Referring to fig. 4, fig. 4 is a flowchart illustrating a method for monitoring fatigue behavior of a driver according to a third embodiment of the present invention.
Based on the first embodiment, before the step S10, the method for monitoring fatigue behavior of a driver in this embodiment further includes:
step S101: and monitoring the interference of various fatigue driving actions of a driver on the wireless signal to obtain a plurality of sample channel state information.
It can be understood that the car machine of this embodiment is provided with a sample data acquisition guidance process to guide the driver to make various different fatigue driving actions, specifically, actions such as yawning, frequent nodding, shaking, bending, and the like, and when the driver makes a fatigue driving action, the sample channel state information caused by the fatigue driving action is determined through the wireless signal transceiver terminal, and the sample channel state information is recorded.
Step S102: and respectively extracting the characteristics of the sample channel state information to obtain corresponding sample signal characteristics.
It should be noted that, wavelet packet decomposition is performed on each sample channel state information, corresponding wavelet packet energy characteristics and wavelet packet coefficient statistical characteristics are extracted, and the wavelet packet energy characteristics and the wavelet packet coefficient statistical characteristics corresponding to each sample channel state information are spliced to obtain sample signal characteristics.

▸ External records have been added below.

`flow/run.sh`:
```
#!/bin/bash
# the make line also repeats each setting of config.mk as NAME=value (left out here)
make -C /OpenROAD-flow-scripts/flow DESIGN_CONFIG=/design/flow/config.mk WORK_HOME=/design/flow/orfs CLKGATE_MAP_FILE= finish
```
`flow/config.mk`:
```
export PLATFORM = sky130hd
export DESIGN_NAME = bldc_esc
export DESIGN_NICKNAME = bldc_esc
export VERILOG_FILES = /design/flow/design.v
export SDC_FILE = /design/flow/constraint.sdc
export NUM_CORES = 4
export LEC_CHECK = 0
export ABC_AREA = 1
export CAP_MARGIN = 20
export CORE_MARGIN = 2
export CORE_UTILIZATION = 72
export CTS_CLUSTER_SIZE = 41
export PLACE_DENSITY = 0.35
export SLEW_MARGIN = 20
```
`flow/constraint.sdc`:
```
create_clock -name core_clock -period 5.07 [get_ports {clk}]
set_input_delay 1.0140 -clock core_clock [delete_from_list [all_inputs] [get_ports {clk}]]
set_output_delay 1.0140 -clock core_clock [all_outputs]
set_load 0.01 [all_outputs]
```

Step S103: and reducing the dimension of each sample signal characteristic to obtain a corresponding target sample characteristic.

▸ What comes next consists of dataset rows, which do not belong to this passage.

## north
Design cpu, start of the top module:
module cpu(
    input clk,
    input reset,
    output [7:0] imem_addr,
    input [18:0] imem_data,
    output [7:0] dmem_addr,
    output [18:0] dmem_wdata,
    output dmem_we,
    input [18:0] dmem_rdata,
    output rf_we,
    output [2:0] rf_waddr,
    output [18:0] rf_wdata
);
clock: 22.4 ns
lec_check: 0
abc_area: 0
cap_margin: 35
cell_pad_in_sites_detail_placement: 0
cell_pad_in_sites_global_placement: 1
core_margin: 2
core_utilization: 57
cts_cluster_diameter: 170
min_routing_layer: met2
slew_margin: 25
run.sh (not shown) runs the stock make flow with config.mk's settings and CLKGATE_MAP_FILE=.
Run status, north: aborted in global routing (5_1_grt), error GRT-0116
--- input diff north..south ---
==> flow/config.mk <==
export PLATFORM = sky130hd
export DESIGN_NAME = cpu
export DESIGN_NICKNAME = cpu
export VERILOG_FILES = /design/flow/design.v
export SDC_FILE = /design/flow/constraint.sdc
export NUM_CORES = 4
export LEC_CHECK = 0
export ABC_AREA = 1
export CAP_MARGIN = 20
export CORE_MARGIN = 2
export CORE_UTILIZATION = 56
export CTS_CLUSTER_DIAMETER = 241
export SLEW_MARGIN = 20
==> flow/constraint.sdc <==
create_clock -name core_clock -period 28.0 [get_ports {clk}]
set_input_delay 5.6000 -clock core_clock [delete_from_list [all_inputs] [get_ports {clk}]]
set_output_delay 5.6000 -clock core_clock [all_outputs]
set_load 0.01 [all_outputs]
Results
The flow ran to completion for all of north and south but north, which stopped partway. Per the comparison of south with north, number of CTS-inserted buffers decreased by 1 relative to the old numbers; synthesized instance count shows an increase of about 6%. Comparing north and south, number of nets produced by synthesis is lower on north. On floorplan core area, south tracks north almost exactly. Comparing north and south, the lower number of buffers inserted by post-CTS setup repair is on south. [south] fraction of the yosys area taken by sequential cells rose 0.59 points relative to north. Going from north to south, chip area shows a reduction of about 0.6%; die outline height shows a reduction of about 0.3%; share of synthesized cell area in full adder, half adder and majority cells shows an increase of 0.47 points. Compared with north, south shows a yosys stat chip area that is about 2.4% lower. north vs south, top logic cell family in the synthesized netlist: AND-OR/OR-AND gates vs simple AND/OR/NAND/NOR gates. Compared with north, south shows yosys stat cell total higher by 241.
> inputs changed (south -> east)
diff --git a/flow/config.mk b/flow/config.mk
--- a/flow/config.mk
+++ b/flow/config.mk
@@ -6,8 +6,8 @@
 export NUM_CORES = 4
 export LEC_CHECK = 0
-export ABC_AREA = 1
 export CAP_MARGIN = 20
 export CORE_MARGIN = 2
-export CORE_UTILIZATION = 56
-export CTS_CLUSTER_DIAMETER = 241
+export CORE_UTILIZATION = 72
+export PLACE_DENSITY = 0.66
+export SETUP_SLACK_MARGIN = 5.0
 export SLEW_MARGIN = 20
==> flow/constraint.sdc <==
create_clock -name core_clock -period 20.6 [get_ports {clk}]
set_input_delay 4.1200 -clock core_clock [delete_from_list [all_inputs] [get_ports {clk}]]
set_output_delay 4.1200 -clock core_clock [all_outputs]
set_load 0.01 [all_outputs]
east never completed, since it errored out during global routing (5_1_grt).
Lower post-placement cell area goes to south over east.
Comparing east and south, the higher summed instance area of the synthesized netlist is on east.
Relative to south, arithmetic-cell share of the synthesized area counting full adders, half adders and majority gates has gone down in east.
A dominant combinational cell family by area after synthesis of simple AND/OR/NAND/NOR gates is what south shows, while AND-OR/OR-AND gates belongs to east.
Per the comparison of east with south, area share of xor/xnor cells in the synthesized design about even, synthesized flop and latch total comparable.
Going from south to east, part of the Yosys area used for sequential elements saw a decrease; buffers inserted during post-CTS setup optimization saw a decrease; instance tally after logic synthesis saw a decrease; die extent in x saw a decrease; async set-or-reset flop fraction in the synthesized netlist saw little to no change.
### east -> west
diff --git a/flow/config.mk b/flow/config.mk
--- a/flow/config.mk
+++ b/flow/config.mk
@@ -6,8 +6,9 @@
 export NUM_CORES = 4
 export LEC_CHECK = 0
+export ABC_AREA = 1
 export CAP_MARGIN = 20
 export CORE_MARGIN = 2
 export CORE_UTILIZATION = 72
+export CTS_CLUSTER_DIAMETER = 262
 export PLACE_DENSITY = 0.66
-export SETUP_SLACK_MARGIN = 5.0
 export SLEW_MARGIN = 20
Notes after the runs:
west is listed as incomplete: the tool reported an error in global routing (5_1_grt) and the run ended there.
Side by side, fraction of the mapped netlist area in adder cells turned out higher in west than in east.
Y dimension of the die in west is 1.2% below east.
NOTE final estimated routing congestion in global placement east->west decreased by more than 10%
--- input diff west..middle ---
==> flow/config.mk <==
export PLATFORM = sky130hd
export DESIGN_NAME = cpu
export DESIGN_NICKNAME = cpu
export VERILOG_FILES = /design/flow/design.v
export SDC_FILE = /design/flow/constraint.sdc
export NUM_CORES = 4
export LEC_CHECK = 0
export CAP_MARGIN = 20
export CORE_MARGIN = 2
export CORE_UTILIZATION = 66
export CTS_CLUSTER_SIZE = 63
export SLEW_MARGIN = 20
==> flow/constraint.sdc <==
create_clock -name core_clock -period 16.8 [get_ports {clk}]
set_input_delay 3.3600 -clock core_clock [delete_from_list [all_inputs] [get_ports {clk}]]
set_output_delay 3.3600 -clock core_clock [all_outputs]
set_load 0.01 [all_outputs]
Results
- Flow for middle halted at global routing (5_1_grt), error code GRT-0232.
- Re die area: west and middle aren't equal, and the higher value belongs to middle.
- When the final numbers for west and middle were put side by side, the area share of and/or/nand/nor cells after synthesis turned out to be smaller in middle.
- The fraction of the core area occupied by cells at floorplan in middle sits 5.6 points below the value recorded for west.
- Side by side, area of the synthesized netlist per yosys stat turned out higher in middle than in west.
- Post-synthesis cell count from yosys shrinks by a few percent when moving from west to middle.
- Delta(HPWL reported at the end of detailed placement, middle - west) > 0
- Looking at area fraction in compound gates across west and middle, the one that comes out lower is west.

cpu again, from the RTL that the note above started with.
// cpu
module cpu(
    input clk,
    input reset,
    output [7:0] imem_addr,
    input [18:0] imem_data,
    output [7:0] dmem_addr,
    output [18:0] dmem_wdata,
    output dmem_we,
    input [18:0] dmem_rdata,
    output rf_we,
    output [2:0] rf_waddr,
    output [18:0] rf_wdata
);
    wire [7:0] ret_mux_pc;
    wire [7:0] pc;
    wire pcwrite;
    wire IF_IDwrite;
    wire hazard;
    wire WB_regwrite;
    pc pc_cpu (
        .clk(clk),
        .reset(reset),
        .pcwrite(pcwrite),
        .next_pc(ret_mux_pc),
        .pc(pc)
    );
    wire [18:0] IF_instruction;
    assign imem_addr = pc;
    assign IF_instruction = imem_data;
    wire [7:0] IF_pc_plus_one;
    assign IF_pc_plus_one = pc + 8'd1;
    wire [7:0] ID_pc_plus_one;
    wire [18:0] ID_instruction;
    wire ID_valid;
    wire branch_signal;
    IF_ID IF_ID_cpu (
        .clk(clk),
        .reset(reset),
        .IF_instruction(IF_instruction),
        .IF_IDwrite(IF_IDwrite),
        .IF_pc_plus_one(IF_pc_plus_one),
        .ID_pc_plus_one(ID_pc_plus_one),
        .ID_instruction(ID_instruction),
        .ID_valid(ID_valid)
    );
    wire ID_branch, ID_regwrite, ID_memtoreg, ID_memread, ID_memwrite, ID_alusrc, ID_aluop;
    wire ID_regdist, ID_branchtype, ID_push, ID_pop, ID_ret, ID_jump;
    control control_cpu(
        .opcode(ID_instruction[18:14]),
        .hazard(hazard | ~ID_valid),
        .ID_branch(ID_branch),
        .ID_regwrite(ID_regwrite),
        .ID_memtoreg(ID_memtoreg),
        .ID_memread(ID_memread),
        .ID_memwrite(ID_memwrite),
        .ID_alusrc(ID_alusrc),
        .ID_aluop(ID_aluop),
        .ID_regdist(ID_regdist),
        .ID_branchtype(ID_branchtype),
        .ID_push(ID_push),
        .ID_pop(ID_pop),
        .ID_ret(ID_ret),
        .ID_jump(ID_jump)
    );
  ...
Settings: LEC_CHECK=0, CAP_MARGIN=20, CELL_PAD_IN_SITES_DETAIL_PLACEMENT=2, CORE_ASPECT_RATIO=0.97, CORE_MARGIN=3, CORE_UTILIZATION=56, CTS_CLUSTER_DIAMETER=108, CTS_CLUSTER_SIZE=46, GPL_ROUTABILITY_DRIVEN=0, GPL_TIMING_DRIVEN=1, HOLD_SLACK_MARGIN=0.09, MIN_ROUTING_LAYER=met2, SLEW_MARGIN=0; clock period 38.0 ns.
The starting point died in 3_5_place_dp on DPL-0033.
Rerun with:
- ABC_AREA: unset -> 1
- CELL_PAD_IN_SITES_DETAIL_PLACEMENT: 2 -> unset
- CORE_ASPECT_RATIO: 0.97 -> unset
- CORE_MARGIN: 3 -> 2
- CORE_UTILIZATION: 56 -> 72
- CTS_CLUSTER_DIAMETER: 108 -> unset
- CTS_CLUSTER_SIZE: 46 -> unset
- GPL_ROUTABILITY_DRIVEN: 0 -> unset
- GPL_TIMING_DRIVEN: 1 -> unset
- HOLD_SLACK_MARGIN: 0.09 -> unset
- MIN_ROUTING_LAYER: met2 -> unset
- PLACE_DENSITY: unset -> 0.66
- SETUP_SLACK_MARGIN: unset -> -2.0
- SLEW_MARGIN: 0 -> 20
- clock period: 38.0 -> 29.6 ns (I/O delays scaled with it)
Effect: With this change the flow never finished: it broke off in 5_1_grt. Area after synthesis falls by 2.4%. Die area is lower by 25%. Synthesized cell count rose by 5.8%.
Rerun with:
- ABC_AREA: 1 -> unset
- CORE_UTILIZATION: 72 -> 58
- PLACE_DENSITY: 0.66 -> unset
- SETUP_SLACK_MARGIN: -2.0 -> unset
- clock period: 29.6 -> 20.6 ns (I/O delays scaled with it)
This time the run finished with negative setup slack left.
Area after synthesis increases by a few percent.
Synthesized cell count went down by a few percent.
Die area rises by a quarter to a third.
Rerun with:
- CAP_MARGIN: 20 -> 15
- CORE_UTILIZATION: 58 -> 66
- SETUP_SLACK_MARGIN: unset -> -2.0
- clock period: 20.6 -> 34.5 ns (I/O delays scaled with it)
- The new run reached the layout checks and failed them: negative setup slack
- via count falls by about 3.2%
- worst hold slack improves by 32 ps
- setup slack improved by 13000 ps
- die area fell by 12%
- clock skew grows by 26 ps
- synthesized cell count stays the same
- routed wire length falls by about 6.4%
Rerun with:
- CAP_MARGIN: 15 -> 20
- CORE_UTILIZATION: 66 -> 40
- SETUP_SLACK_MARGIN: -2.0 -> 5.0
- clock period: 34.5 -> 37.0 ns (I/O delays scaled with it)
Outcome:
- Now the flow produced a clean layout
- utilization went down by 33 points
- wire length fell by 4.9%
- setup slack is better by 3000 ps
- first-iteration DRC count shrinks by 42%
- die area went up by 64%
- worst hold slack is worse by 43 ps
- design area falls by 0.37%
Rerun with:
- ABC_AREA: unset -> 1
- CELL_PAD_IN_SITES_DETAIL_PLACEMENT: unset -> 1
- CELL_PAD_IN_SITES_GLOBAL_PLACEMENT: unset -> 1
- MAX_ROUTING_LAYER: unset -> met4
- SETUP_SLACK_MARGIN: 5.0 -> unset
- clock period: 37.0 -> 38.0 ns (I/O delays scaled with it)
After rerunning:
- design area came out lower by 4.8%
- fmax came out lower by 3.0%

Setup of run A:
cpu again, from the RTL that the note above started with.
clock: 63.1 ns
lec_check: 0
cap_margin: 25
cell_pad_in_sites_detail_placement: 2
core_aspect_ratio: 0.62
core_margin: 2
core_utilization: 58
cts_cluster_diameter: 58
cts_cluster_size: 56
gpl_routability_driven: 1
max_routing_layer: met5
place_density_lb_addon: 0.17
slew_margin: 30
tns_end_percent: 35
What ended run A was a tool error in 3_5_place_dp; the run never finished.
Relative to run A, the following input files were edited for run B:
Settings: clearing CELL_PAD_IN_SITES_DETAIL_PLACEMENT, which used to be 2; swapping 58 for 40 in CORE_UTILIZATION; clearing GPL_ROUTABILITY_DRIVEN, which used to be 1; clearing CTS_CLUSTER_SIZE, which used to be 56; swapping 30 for 20 in SLEW_MARGIN; clearing CORE_ASPECT_RATIO, which used to be 0.62; clearing TNS_END_PERCENT, which used to be 35; clearing CTS_CLUSTER_DIAMETER, which used to be 58; clearing PLACE_DENSITY_LB_ADDON, which used to be 0.17; clearing MAX_ROUTING_LAYER, which used to be met5; swapping 25 for 20 in CAP_MARGIN; swapping 63.1 for 37.0 in the clock period (ns, I/O delays scaled along).
==> comparison <==
- From run A to run B the numbers moved as follows: number of I/O pins flat, vertical die dimension up about 50%, x dimension of the die down 16 um.
- In run B relative to run A, final estimated routing congestion in global placement had gone down by a few percent.
- [compare] base=run A new=run B: full die area climbed about 44%, number of register bits inferred by synthesis barely changed.
- As far as synthesized netlist cell count goes, run B and run A are indistinguishable; the numbers are identical.
- Any difference in port buffer count between run A and run B is small enough to ignore.
- Every stage of the flow completed for run B, and the final layout passed the timing, design-rule and antenna checks.
- Comparing run A and run B, the lower pre-placement core utilization was measured on run B.
[inputs] run C vs run B
Settings: putting CTS_CLUSTER_SIZE at 10 where nothing was set; putting PLACE_DENSITY at 0.71 where nothing was set; swapping 40 for 56 in CORE_UTILIZATION; putting GPL_TIMING_DRIVEN at 0 where nothing was set; swapping 37.0 for 38.0 in the clock period (ns, I/O delays scaled along).
Notes after the runs:
Summary of run C over run B: cell count along the critical path went up by 6, number of cell instances on the worst register-to-register path went up by about 3.2%, area growth from synthesis to final layout went up by 1.1 points. Comparing run B and run C, the higher share of the clock period used by the worst path after layout is on run C. Of run B and run C, just one finished clean: run B. First-pass GRT wire length for run C: 5.3% up relative to run B. Across both runs, filler cell count in the final layout was lower for run C than for run B. The run showing the smaller proportion of cell area occupied by registers is run C.

== job 2668 ==
Starting RTL as in the previous note.
==> flow/design.v (excerpt) <==
module cpu(
    input clk,
    input reset,
    output [7:0] imem_addr,
    input [18:0] imem_data,
    output [7:0] dmem_addr,
    output [18:0] dmem_wdata,
    output dmem_we,
    input [18:0] dmem_rdata,
    output rf_we,
    output [2:0] rf_waddr,
    output [18:0] rf_wdata
);
Settings: LEC_CHECK=0, CAP_MARGIN=30, CORE_ASPECT_RATIO=0.62, CORE_MARGIN=2, CORE_UTILIZATION=58, CTS_CLUSTER_DIAMETER=58, CTS_CLUSTER_SIZE=56, GPL_ROUTABILITY_DRIVEN=1, MAX_ROUTING_LAYER=met5, PLACE_DENSITY_LB_ADDON=0.17, SETUP_SLACK_MARGIN=5.0, SLEW_MARGIN=30, TNS_END_PERCENT=35; clock period 63.1 ns.
The following lists how job 2923 was set up differently from job 2668:
- swapping 2 for 10 in CORE_MARGIN
- putting CELL_PAD_IN_SITES_GLOBAL_PLACEMENT at 3 where nothing was set
- putting CELL_PAD_IN_SITES_DETAIL_PLACEMENT at 2 where nothing was set
- clearing SETUP_SLACK_MARGIN, which used to be 5.0
- swapping 35 for 65 in TNS_END_PERCENT
- putting HOLD_SLACK_MARGIN at -0.02 where nothing was set
- swapping 30 for 15 in CAP_MARGIN
- swapping 0.62 for 1.11 in CORE_ASPECT_RATIO
- swapping 58 for 28 in CORE_UTILIZATION
- putting MIN_ROUTING_LAYER at met2 where nothing was set
Results
In job 2923 relative to job 2668, number of gates on the worst path with buffers counted had gone up slightly. Per the comparison of job 2923 with job 2668, total die size has increased; cell area has increased. As far as logic area is concerned, job 2668 and job 2923 perform about the same. Job 2923 completed; timing, DRC and antenna clean. Job 2668 finished all stages; the layout is clean. Per the comparison of job 2923 with job 2668, share of the cycle needed by the critical path after routing rose 2.5 points. Cmp job 2668 and job 2923 / met2 track demand over resource in global routing / lower: job 2923.
Relative to job 2923, the following input files were edited for job 5183:
- CELL_PAD_IN_SITES_GLOBAL_PLACEMENT removed (was 3)
- CORE_ASPECT_RATIO removed (was 1.11)
- ABC_AREA newly set to 1
- SLEW_MARGIN changed from 30 to 20
- HOLD_SLACK_MARGIN removed (was -0.02)
- GPL_ROUTABILITY_DRIVEN removed (was 1)
- PLACE_DENSITY_LB_ADDON removed (was 0.17)
- TNS_END_PERCENT removed (was 65)
- CELL_PAD_IN_SITES_DETAIL_PLACEMENT removed (was 2)
- CORE_UTILIZATION changed from 28 to 62
- MIN_ROUTING_LAYER removed (was met2)
- MAX_ROUTING_LAYER removed (was met5)
- CORE_MARGIN changed from 10 to 2
- CTS_CLUSTER_DIAMETER removed (was 58)
- CTS_CLUSTER_SIZE removed (was 56)
- CAP_MARGIN changed from 15 to 20
- the clock period (ns, I/O delays scaled along) changed from 63.1 to 40.0
- On wire length of the first global-routing pass, job 2923 loses to job 5183.
- Job 5183: tap cell count lower than job 2923
The inputs of job 9647 differ from those of job 5183 as listed below.
- changing CORE_UTILIZATION from 62 to 72
- setting PLACE_DENSITY to 0.41 for the first time
- setting CTS_CLUSTER_DIAMETER to 399 for the first time
- setting CTS_CLUSTER_SIZE to 96 for the first time
- changing the clock period (ns, I/O delays scaled along) from 40.0 to 17.9
[summary]
5_1_grt: job 9647 exited with error. On area fraction in full adders, half adders and majority gates, job 9647 tracks job 5183 almost exactly. On synthesized area, job 5183 and job 9647 are neck and neck. In the reports for job 5183 and job 9647, the larger vertical die dimension belongs to job 5183. Relative to job 5183, the die area measured on job 9647 has decreased by more than 10%. Job 9647 against job 5183: maximum level of the CTS H-tree shrank by 1; cell count after synthesis held steady.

It can be understood that feature dimensionality reduction processing is performed on each sample signal feature by using Principal Component Analysis (PCA), and a plurality of target sample features are obtained.
Step S104: and constructing a training set and a verification set according to a plurality of target sample characteristics and corresponding fatigue action labels.
It should be noted that, in this embodiment, a large amount of acquired sample data is segmented according to a preset ratio, a training set and a verification set are constructed, and each sample data includes a target sample feature and a corresponding fatigue action tag. The preset ratio may be 7: 3.
Step S105: and training the initial fatigue behavior recognition model according to the training set to obtain the trained fatigue behavior recognition model.
It can be understood that the initial fatigue behavior recognition model may be a neural network model, preferably, the initial fatigue behavior recognition model of this embodiment is a Support Vector Machine (SVM), the Support Vector Machine (SVM) is adopted to perform classification processing on the target sample features of the training set, and model parameters are adjusted to perform training and learning, so as to obtain a trained fatigue behavior recognition model.
Step S106: and verifying the trained fatigue behavior recognition model according to the verification set.
Specifically, the step S106 includes: identifying the characteristics of each target sample in the verification set according to the trained fatigue behavior identification model to obtain an identification result corresponding to each target sample characteristic in the verification set; determining a corresponding recognition rate according to the recognition result corresponding to each target sample feature in the verification set; and determining whether the trained fatigue behavior recognition model passes the verification according to the recognition rate, wherein when the recognition rate is greater than a preset threshold value, the trained fatigue behavior recognition model is judged to pass the verification.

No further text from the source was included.